Drain conn workers before nulling client->conn in destroy

scoutfs_client_destroy nulled client->conn before scoutfs_net_free_conn had a chance to drain the conn's workqueue. An in-flight proc_worker running client_lock_recover dispatches scoutfs_lock_recover_request synchronously, which in turn calls scoutfs_client_lock_recover_response. That helper reads client->conn and hands it to scoutfs_net_response, so a racing NULL made submit_send dereference conn->lock and trip a KASAN null-ptr-deref followed by a GPF. Only became reachable in practice once reconnect started draining pending client requests with -ECONNRESET, because the farewell can now return while the server is still sending requests on the re-established socket.
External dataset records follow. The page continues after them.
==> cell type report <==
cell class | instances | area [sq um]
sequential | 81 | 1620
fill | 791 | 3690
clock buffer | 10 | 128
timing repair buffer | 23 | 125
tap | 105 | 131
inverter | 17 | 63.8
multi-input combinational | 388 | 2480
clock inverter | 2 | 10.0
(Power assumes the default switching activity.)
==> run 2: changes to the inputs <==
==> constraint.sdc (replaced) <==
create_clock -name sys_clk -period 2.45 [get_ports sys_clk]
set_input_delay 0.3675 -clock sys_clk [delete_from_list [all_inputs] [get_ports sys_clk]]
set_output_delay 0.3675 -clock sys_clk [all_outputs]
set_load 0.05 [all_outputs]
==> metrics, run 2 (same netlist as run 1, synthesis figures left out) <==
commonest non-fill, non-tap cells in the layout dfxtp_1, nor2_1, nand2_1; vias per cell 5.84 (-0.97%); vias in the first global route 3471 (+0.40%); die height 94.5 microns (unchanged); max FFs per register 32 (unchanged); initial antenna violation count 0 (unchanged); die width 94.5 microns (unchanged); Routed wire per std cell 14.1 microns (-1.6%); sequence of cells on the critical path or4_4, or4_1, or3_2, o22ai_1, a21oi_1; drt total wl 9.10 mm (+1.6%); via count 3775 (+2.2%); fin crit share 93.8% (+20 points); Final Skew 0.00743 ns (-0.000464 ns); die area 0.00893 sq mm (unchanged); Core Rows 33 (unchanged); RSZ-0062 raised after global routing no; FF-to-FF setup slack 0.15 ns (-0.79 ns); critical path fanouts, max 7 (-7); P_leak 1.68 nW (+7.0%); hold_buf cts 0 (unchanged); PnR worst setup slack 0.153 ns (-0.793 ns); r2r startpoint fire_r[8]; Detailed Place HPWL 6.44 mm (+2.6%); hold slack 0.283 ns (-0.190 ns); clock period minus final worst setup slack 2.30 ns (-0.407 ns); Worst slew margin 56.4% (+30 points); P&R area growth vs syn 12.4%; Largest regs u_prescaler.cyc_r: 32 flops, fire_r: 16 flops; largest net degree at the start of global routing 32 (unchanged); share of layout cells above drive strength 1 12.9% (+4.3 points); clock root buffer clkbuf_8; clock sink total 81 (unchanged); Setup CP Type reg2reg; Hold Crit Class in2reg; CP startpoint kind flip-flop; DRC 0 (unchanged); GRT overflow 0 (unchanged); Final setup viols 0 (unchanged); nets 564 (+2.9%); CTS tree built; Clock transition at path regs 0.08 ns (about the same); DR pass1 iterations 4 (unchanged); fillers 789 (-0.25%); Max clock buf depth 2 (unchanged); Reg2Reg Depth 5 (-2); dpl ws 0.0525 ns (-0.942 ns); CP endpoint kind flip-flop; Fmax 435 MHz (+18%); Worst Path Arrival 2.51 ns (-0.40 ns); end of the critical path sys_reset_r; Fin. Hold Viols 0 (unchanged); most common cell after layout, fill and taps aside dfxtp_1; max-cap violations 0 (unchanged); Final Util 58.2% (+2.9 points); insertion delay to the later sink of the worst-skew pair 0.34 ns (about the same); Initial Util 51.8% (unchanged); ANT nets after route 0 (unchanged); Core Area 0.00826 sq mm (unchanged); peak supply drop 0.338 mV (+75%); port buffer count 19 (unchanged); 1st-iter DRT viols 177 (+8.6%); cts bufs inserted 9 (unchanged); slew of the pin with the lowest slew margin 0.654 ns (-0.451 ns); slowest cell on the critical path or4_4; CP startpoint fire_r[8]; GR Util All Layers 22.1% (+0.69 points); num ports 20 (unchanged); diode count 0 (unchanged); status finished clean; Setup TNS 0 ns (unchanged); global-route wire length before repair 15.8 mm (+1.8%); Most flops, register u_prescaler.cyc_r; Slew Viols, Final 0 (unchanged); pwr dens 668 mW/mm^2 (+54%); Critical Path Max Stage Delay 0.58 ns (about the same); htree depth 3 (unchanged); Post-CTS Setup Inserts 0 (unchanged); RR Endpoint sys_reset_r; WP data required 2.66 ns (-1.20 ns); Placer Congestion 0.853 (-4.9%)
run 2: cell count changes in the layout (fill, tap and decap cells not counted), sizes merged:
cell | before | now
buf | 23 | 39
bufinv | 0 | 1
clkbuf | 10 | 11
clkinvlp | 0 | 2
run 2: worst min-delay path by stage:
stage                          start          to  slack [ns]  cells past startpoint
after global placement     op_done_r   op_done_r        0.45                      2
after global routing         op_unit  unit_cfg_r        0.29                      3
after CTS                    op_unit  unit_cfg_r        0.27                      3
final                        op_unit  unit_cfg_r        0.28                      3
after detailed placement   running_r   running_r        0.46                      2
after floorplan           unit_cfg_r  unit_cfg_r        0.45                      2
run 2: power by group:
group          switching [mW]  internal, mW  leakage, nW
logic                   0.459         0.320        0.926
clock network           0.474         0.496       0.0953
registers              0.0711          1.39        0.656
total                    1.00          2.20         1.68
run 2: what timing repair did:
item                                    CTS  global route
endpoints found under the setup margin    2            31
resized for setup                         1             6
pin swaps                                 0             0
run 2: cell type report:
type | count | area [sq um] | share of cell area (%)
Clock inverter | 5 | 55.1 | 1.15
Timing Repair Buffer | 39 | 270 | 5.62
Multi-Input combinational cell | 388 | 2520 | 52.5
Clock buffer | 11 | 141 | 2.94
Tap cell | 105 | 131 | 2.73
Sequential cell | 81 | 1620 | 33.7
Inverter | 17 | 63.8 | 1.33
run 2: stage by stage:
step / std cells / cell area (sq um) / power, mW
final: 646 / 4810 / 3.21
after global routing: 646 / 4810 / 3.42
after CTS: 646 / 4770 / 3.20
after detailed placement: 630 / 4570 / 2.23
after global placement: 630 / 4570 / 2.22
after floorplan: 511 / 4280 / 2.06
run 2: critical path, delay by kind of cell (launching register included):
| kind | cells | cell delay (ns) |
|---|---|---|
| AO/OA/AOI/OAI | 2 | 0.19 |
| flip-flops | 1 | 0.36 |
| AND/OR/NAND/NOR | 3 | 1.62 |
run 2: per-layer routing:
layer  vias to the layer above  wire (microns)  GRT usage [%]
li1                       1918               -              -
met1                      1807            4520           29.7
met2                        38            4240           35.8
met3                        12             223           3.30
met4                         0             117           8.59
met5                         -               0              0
Reorder so scoutfs_net_free_conn runs first; its shutdown_worker drains conn->workq before any memory is freed, then client->conn is nulled. The original intent of nulling to catch buggy late callers is preserved. Co-Authored-By: Claude Opus 4.7 (1M context) <noreply@anthropic.com>
2026-04-21 22:10:30 +00:00 · 2026-04-19 10:11:14 -07:00
parent 25b9457d07
commit dc74104804
1 changed files with 8 additions and 2 deletions
--- a/kmod/src/client.c
+++ b/kmod/src/client.c
@@ -774,10 +774,16 @@ void scoutfs_client_destroy(struct super_block *sb)
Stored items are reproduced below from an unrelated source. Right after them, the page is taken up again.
<file path="src/rtl/dma_cfg_pkg.sv">
// Constants, types and layout for the two-channel DMA configuration block.
// Assumes a byte-wide register port with 16-bit addresses on one clock.
// Function
// Each channel has a 3-bit request selector (ch1 bits 6-4, ch0 bits 2-0) and code 000 picks the external request pin.
// Other selector codes pick serial receive-full, transmit-empty, sync serial holding-full or timer 2 output, the rest are reserved.
// Setting config bit 7 suppresses channel 1's active-low acknowledge at its pin.
// Setting config bit 3 suppresses channel 0's active-low acknowledge at its pin.
// One byte pointer picks the byte of a shared channel location and flips after every read or write there.
// Any write to F00CH clears the byte pointer to 0 regardless of data, and software issues it before programming.
// Channel 0 keeps a 4-byte requester address at two shared locations, shared low bytes of target and count, and direct upper bytes.
// Channel 1 uses the same arrangement at its own locations.
// Software loads the byte count with bytes to move minus one.
// For words software loads twice the word count minus one.
// A count in 16-bit mode expires on the decrement from 0000H to FFFFH.
// The byte pointer leaves reset at 0.
package dma_cfg_pkg;

    localparam int ADDR_W = 16;
    localparam int DATA_W = 8;
    localparam int SEL_W = 3;
    localparam int OVF_W = 4;

    // Register locations
    localparam logic [15:0] CH0_TGT_LO_ADDR = 16'hF000;
    localparam logic [15:0] CH0_CNT_LO_ADDR = 16'hF001;
    localparam logic [15:0] CH1_TGT_LO_ADDR = 16'hF002;
    localparam logic [15:0] CH1_CNT_LO_ADDR = 16'hF003;
    localparam logic [15:0] CLR_PTR_ADDR = 16'hF00C;
    localparam logic [15:0] CH0_REQ_LO_ADDR = 16'hF010;
    localparam logic [15:0] CH0_REQ_HI_ADDR = 16'hF011;
    localparam logic [15:0] CH1_REQ_LO_ADDR = 16'hF012;
    localparam logic [15:0] CH1_REQ_HI_ADDR = 16'hF013;
    localparam logic [15:0] OVF_ENABLE_ADDR = 16'hF01D;
    localparam logic [15:0] CH1_TGT_B2_ADDR = 16'hF083;
    localparam logic [15:0] CH1_TGT_B3_ADDR = 16'hF085;
    localparam logic [15:0] CH0_TGT_B3_ADDR = 16'hF086;
    localparam logic [15:0] CH0_TGT_B2_ADDR = 16'hF087;
    localparam logic [15:0] CH0_CNT_B2_ADDR = 16'hF098;
    localparam logic [15:0] CH1_CNT_B2_ADDR = 16'hF099;
    localparam logic [15:0] REQ_CFG_ADDR = 16'hF830;

    // Configuration fields
    localparam int CH1_MASK_BIT = 7;
    localparam int CH1_SEL_LSB = 4;
    localparam int CH0_MASK_BIT = 3;
    localparam int CH0_SEL_LSB = 0;
    localparam logic [7:0] REQ_CFG_RESET = 8'h00;

    // Overflow enable fields
    localparam int OVF_CH0_WIDE_BIT = 0;
    localparam int OVF_CH1_WIDE_BIT = 2;
    localparam logic [3:0] OVF_RESET = 4'hA;

    // Request source codes
    localparam logic [2:0] SRC_PIN = 3'h0;
    localparam logic [2:0] SRC_RX_FULL = 3'h1;
    localparam logic [2:0] SRC_TX_EMPTY = 3'h2;
    localparam logic [2:0] SRC_SYNC_RX = 3'h3;
    localparam logic [2:0] SRC_TIMER2 = 3'h4;

    localparam logic [31:0] CHAN_ADDR_RESET = 32'h0000_0000;
    localparam logic [23:0] CHAN_CNT_RESET = 24'h00_0000;

    typedef enum logic [1:0] {
        FLD_NONE,
        FLD_REQ,
        FLD_TGT,
        FLD_CNT
    } field_type;

    typedef struct packed {
        logic hit;
        logic shared;
        logic ch;
        field_type field;
        logic [1:0] byte_sel;
    } access_type;

    typedef struct packed {
        logic [31:0] requester_addr;
        logic [31:0] target_addr;
        logic [23:0] count;
    } channel_regs_type;

    typedef struct packed {
        logic [1:0] serial_rx_full;
        logic [1:0] serial_tx_empty;
        logic sync_serial_rx_holding_full;
        logic timer2_output;
    } int_src_type;

endpackage

</file>
<file path="src/rtl/dma_channel_config_regs.sv">
// Request routing, acknowledge masking and byte-pointer channel registers.
// Assumes one 20 MHz clock, a synchronous active-low reset and pin requests.
`timescale 1ns/1ns
`default_nettype none

module dma_channel_config_regs (
    // Clock and reset
    input wire logic clk,
    input wire logic nrst,
    // Register port
    input wire logic [15:0] reg_addr,
    input wire logic [7:0] reg_wdata,
    input wire logic reg_wr,
    input wire logic reg_rd,
    output logic [7:0] reg_rdata,
    // External request pins
    input wire logic ch0_request_in,
    input wire logic ch1_request_in,
    // Internal requesters
    input wire dma_cfg_pkg::int_src_type int_src,
    // Transfer engine side
    input wire logic [1:0] ack_int,
    input wire logic [1:0] count_dec,
    output logic ch0_request,
    output logic ch1_request,
    output logic [1:0] count_expired,
    // Acknowledge pins
    output logic ch0_ack_n,
    output logic ch1_ack_n,
    // Register contents
    output dma_cfg_pkg::channel_regs_type ch0_regs,
    output dma_cfg_pkg::channel_regs_type ch1_regs,
    output logic [7:0] request_source_config,
    output logic [3:0] overflow_enable,
    output logic byte_pointer
);

    dma_cfg_pkg::channel_regs_type chan [2];
    dma_cfg_pkg::access_type wr_acc;
    dma_cfg_pkg::access_type rd_acc;
    logic [23:0] next_count [2];
    logic [1:0] count_wide;
    logic [1:0] pin_meta;
    logic [1:0] pin_sync;
    logic [7:0] rd_byte;

    // Map an address and the pointer to a channel byte
    function automatic dma_cfg_pkg::access_type decode(
        input logic [15:0] a,
        input logic ptr
    );
        dma_cfg_pkg::access_type d;
        d.hit = 1'b1;
        d.shared = 1'b0;
        d.ch = 1'b0;
        d.field = dma_cfg_pkg::FLD_NONE;
        d.byte_sel = 2'h0;
        case (a)
            dma_cfg_pkg::CH0_REQ_LO_ADDR,
            dma_cfg_pkg::CH1_REQ_LO_ADDR: begin
                d.shared = 1'b1;
                d.field = dma_cfg_pkg::FLD_REQ;
                d.byte_sel = {1'b0, ptr};
            end
            dma_cfg_pkg::CH0_REQ_HI_ADDR,
            dma_cfg_pkg::CH1_REQ_HI_ADDR: begin
                d.shared = 1'b1;
                d.field = dma_cfg_pkg::FLD_REQ;
                d.byte_sel = {1'b1, ptr};
            end
            dma_cfg_pkg::CH0_TGT_LO_ADDR,
            dma_cfg_pkg::CH1_TGT_LO_ADDR: begin
                d.shared = 1'b1;
                d.field = dma_cfg_pkg::FLD_TGT;
                d.byte_sel = {1'b0, ptr};
            end
            dma_cfg_pkg::CH0_CNT_LO_ADDR,
            dma_cfg_pkg::CH1_CNT_LO_ADDR: begin
                d.shared = 1'b1;
                d.field = dma_cfg_pkg::FLD_CNT;
                d.byte_sel = {1'b0, ptr};
            end
            dma_cfg_pkg::CH0_TGT_B2_ADDR,
            dma_cfg_pkg::CH1_TGT_B2_ADDR: begin
                d.field = dma_cfg_pkg::FLD_TGT;
                d.byte_sel = 2'h2;
            end
            dma_cfg_pkg::CH0_TGT_B3_ADDR,
            dma_cfg_pkg::CH1_TGT_B3_ADDR: begin
                d.field = dma_cfg_pkg::FLD_TGT;
                d.byte_sel = 2'h3;
            end
            dma_cfg_pkg::CH0_CNT_B2_ADDR,
            dma_cfg_pkg::CH1_CNT_B2_ADDR: begin
                d.field = dma_cfg_pkg::FLD_CNT;
                d.byte_sel = 2'h2;
            end
            default: begin
                d.hit = 1'b0;
            end
        endcase
        // Channel 1 locations
        case (a)
            dma_cfg_pkg::CH1_REQ_LO_ADDR,
            dma_cfg_pkg::CH1_REQ_HI_ADDR,
            dma_cfg_pkg::CH1_TGT_LO_ADDR,
            dma_cfg_pkg::CH1_CNT_LO_ADDR,
            dma_cfg_pkg::CH1_TGT_B2_ADDR,
            dma_cfg_pkg::CH1_TGT_B3_ADDR,
            dma_cfg_pkg::CH1_CNT_B2_ADDR: d.ch = 1'b1;
            default: d.ch = 1'b0;
        endcase
        return d;
    endfunction

    // Pick one request source from a selector code
    function automatic logic route(
        input logic [2:0] sel,
        input logic pin,
        input logic rx_full,
        input logic tx_empty,
        input logic sync_rx,
        input logic timer2
    );
        logic r;
        r = 1'b0;
        case (sel)
            dma_cfg_pkg::SRC_PIN: r = pin;
            dma_cfg_pkg::SRC_RX_FULL: r = rx_full;
            dma_cfg_pkg::SRC_TX_EMPTY: r = tx_empty;
            dma_cfg_pkg::SRC_SYNC_RX: r = sync_rx;
            dma_cfg_pkg::SRC_TIMER2: r = timer2;
            default: r = 1'b0;
        endcase
        return r;
    endfunction

    assign wr_acc = decode(reg_addr, byte_pointer);
    assign rd_acc = decode(reg_addr, byte_pointer);
    assign ch0_regs = chan[0];
    assign ch1_regs = chan[1];
    assign count_wide[0] = overflow_enable[dma_cfg_pkg::OVF_CH0_WIDE_BIT];
    assign count_wide[1] = overflow_enable[dma_cfg_pkg::OVF_CH1_WIDE_BIT];

    // Pin request synchroniser
    always_ff @(posedge clk) begin
        if (!nrst) begin
            pin_meta <= 2'h0;
            pin_sync <= 2'h0;
        end else begin
            pin_meta <= {ch1_request_in, ch0_request_in};
            pin_sync <= pin_meta;
        end
    end

    // Configuration register
    always_ff @(posedge clk) begin
        if (!nrst) begin
            request_source_config <= dma_cfg_pkg::REQ_CFG_RESET;
        end else if (reg_wr && reg_addr == dma_cfg_pkg::REQ_CFG_ADDR) begin
            request_source_config <= reg_wdata;
        end
    end

    // Overflow enable register
    always_ff @(posedge clk) begin
        if (!nrst) begin
            overflow_enable <= dma_cfg_pkg::OVF_RESET;
        end else if (reg_wr && reg_addr == dma_cfg_pkg::OVF_ENABLE_ADDR) begin
            overflow_enable <= reg_wdata[3:0];
        end
    end

    // Byte pointer
    always_ff @(posedge clk) begin
        if (!nrst) begin
            byte_pointer <= 1'b0;
        end else if (reg_wr && reg_addr == dma_cfg_pkg::CLR_PTR_ADDR) begin
            byte_pointer <= 1'b0;
        end else if ((reg_wr && wr_acc.shared) ||
                     (reg_rd && rd_acc.shared)) begin
            byte_pointer <= ~byte_pointer;
        end
    end

    // Decremented count values
    always_comb begin
        for (int c = 0; c < 2; c++) begin
            if (count_wide[c]) begin
                next_count[c] = chan[c].count - 24'h00_0001;
            end else begin
                next_count[c] = {chan[c].count[23:16],
                                 chan[c].count[15:0] - 16'h0001};
            end
        end
    end

    // Channel registers, software write before decrement
    always_ff @(posedge clk) begin
        for (int c = 0; c < 2; c++) begin
            if (!nrst) begin
                chan[c].requester_addr <= dma_cfg_pkg::CHAN_ADDR_RESET;
                chan[c].target_addr <= dma_cfg_pkg::CHAN_ADDR_RESET;
                chan[c].count <= dma_cfg_pkg::CHAN_CNT_RESET;
            end else if (reg_wr && wr_acc.hit && wr_acc.ch == 1'(c)) begin
                unique case (wr_acc.field)
                    dma_cfg_pkg::FLD_REQ:
                        chan[c].requester_addr[8*wr_acc.byte_sel +: 8]
                            <= reg_wdata;
                    dma_cfg_pkg::FLD_TGT:
                        chan[c].target_addr[8*wr_acc.byte_sel +: 8]
                            <= reg_wdata;
                    dma_cfg_pkg::FLD_CNT:
                        chan[c].count[8*wr_acc.byte_sel +: 8]
                            <= reg_wdata;
                    dma_cfg_pkg::FLD_NONE: ;
                endcase
            end else if (count_dec[c]) begin
                chan[c].count <= next_count[c];
            end
        end
    end

    // Expiry on wrap to all ones
    always_ff @(posedge clk) begin
        for (int c = 0; c < 2; c++) begin
            if (!nrst) begin
                count_expired[c] <= 1'b0;
            end else if (count_wide[c]) begin
                count_expired[c] <= count_dec[c] &&
                                    chan[c].count == 24'h00_0000;
            end else begin
                count_expired[c] <= count_dec[c] &&
                                    chan[c].count[15:0] == 16'h0000;
            end
        end
    end

    // Request routing
    always_ff @(posedge clk) begin
        if (!nrst) begin
            ch0_request <= 1'b0;
            ch1_request <= 1'b0;
        end else begin
            ch0_request <= route(
                request_source_config[dma_cfg_pkg::CH0_SEL_LSB +: 3],
                pin_sync[0],
                int_src.serial_rx_full[0],
                int_src.serial_tx_empty[1],
                int_src.sync_serial_rx_holding_full,
                int_src.timer2_output);
            ch1_request <= route(
                request_source_config[dma_cfg_pkg::CH1_SEL_LSB +: 3],
                pin_sync[1],
                int_src.serial_rx_full[1],
                int_src.serial_tx_empty[0],
                int_src.sync_serial_rx_holding_full,
                int_src.timer2_output);
        end
    end

    // Acknowledge pins with masking
    always_ff @(posedge clk) begin
        if (!nrst) begin
            ch0_ack_n <= 1'b1;
            ch1_ack_n <= 1'b1;
        end else begin
            ch0_ack_n <= ~(ack_int[0] &
                ~request_source_config[dma_cfg_pkg::CH0_MASK_BIT]);
            ch1_ack_n <= ~(ack_int[1] &
                ~request_source_config[dma_cfg_pkg::CH1_MASK_BIT]);
        end
    end

    // Read data selection
    always_comb begin
        rd_byte = 8'h00;
        if (rd_acc.hit) begin
            unique case (rd_acc.field)
                dma_cfg_pkg::FLD_REQ:
                    rd_byte = chan[rd_acc.ch].requester_addr
                        [8*rd_acc.byte_sel +: 8];
                dma_cfg_pkg::FLD_TGT:
                    rd_byte = chan[rd_acc.ch].target_addr
                        [8*rd_acc.byte_sel +: 8];
                dma_cfg_pkg::FLD_CNT:
                    rd_byte = chan[rd_acc.ch].count[8*rd_acc.byte_sel +: 8];
                dma_cfg_pkg::FLD_NONE: rd_byte = 8'h00;
            endcase
        end else if (reg_addr == dma_cfg_pkg::REQ_CFG_ADDR) begin
            rd_byte = request_source_config;
        end else if (reg_addr == dma_cfg_pkg::OVF_ENABLE_ADDR) begin
            rd_byte = {4'h0, overflow_enable};
        end
    end

    // Read data register, valid only the cycle after the strobe
    always_ff @(posedge clk) begin
        if (!nrst) begin
            reg_rdata <= 8'h00;
        end else if (reg_rd) begin
            reg_rdata <= rd_byte;
        end else begin
            reg_rdata <= 8'h00;
        end
    end

endmodule // dma_channel_config_regs

`default_nettype wire

</file>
 	/* make sure worker isn't using the conn */
 	cancel_delayed_work_sync(&client->connect_dwork);

-	/* make racing conn use explode */
+	/*
+	 * Drain the conn's workers before nulling client->conn.  In-flight
+	 * proc_workers dispatch request handlers that call back into client
+	 * response helpers (e.g. scoutfs_client_lock_recover_response) which
+	 * read client->conn; nulling it first races with those workers and
+	 * causes submit_send to dereference a NULL conn->lock.
+	 */
 	conn = client->conn;
-	client->conn = NULL;
 	scoutfs_net_free_conn(sb, conn);
+	client->conn = NULL;

 	if (client->workq)
 		destroy_workqueue(client->workq);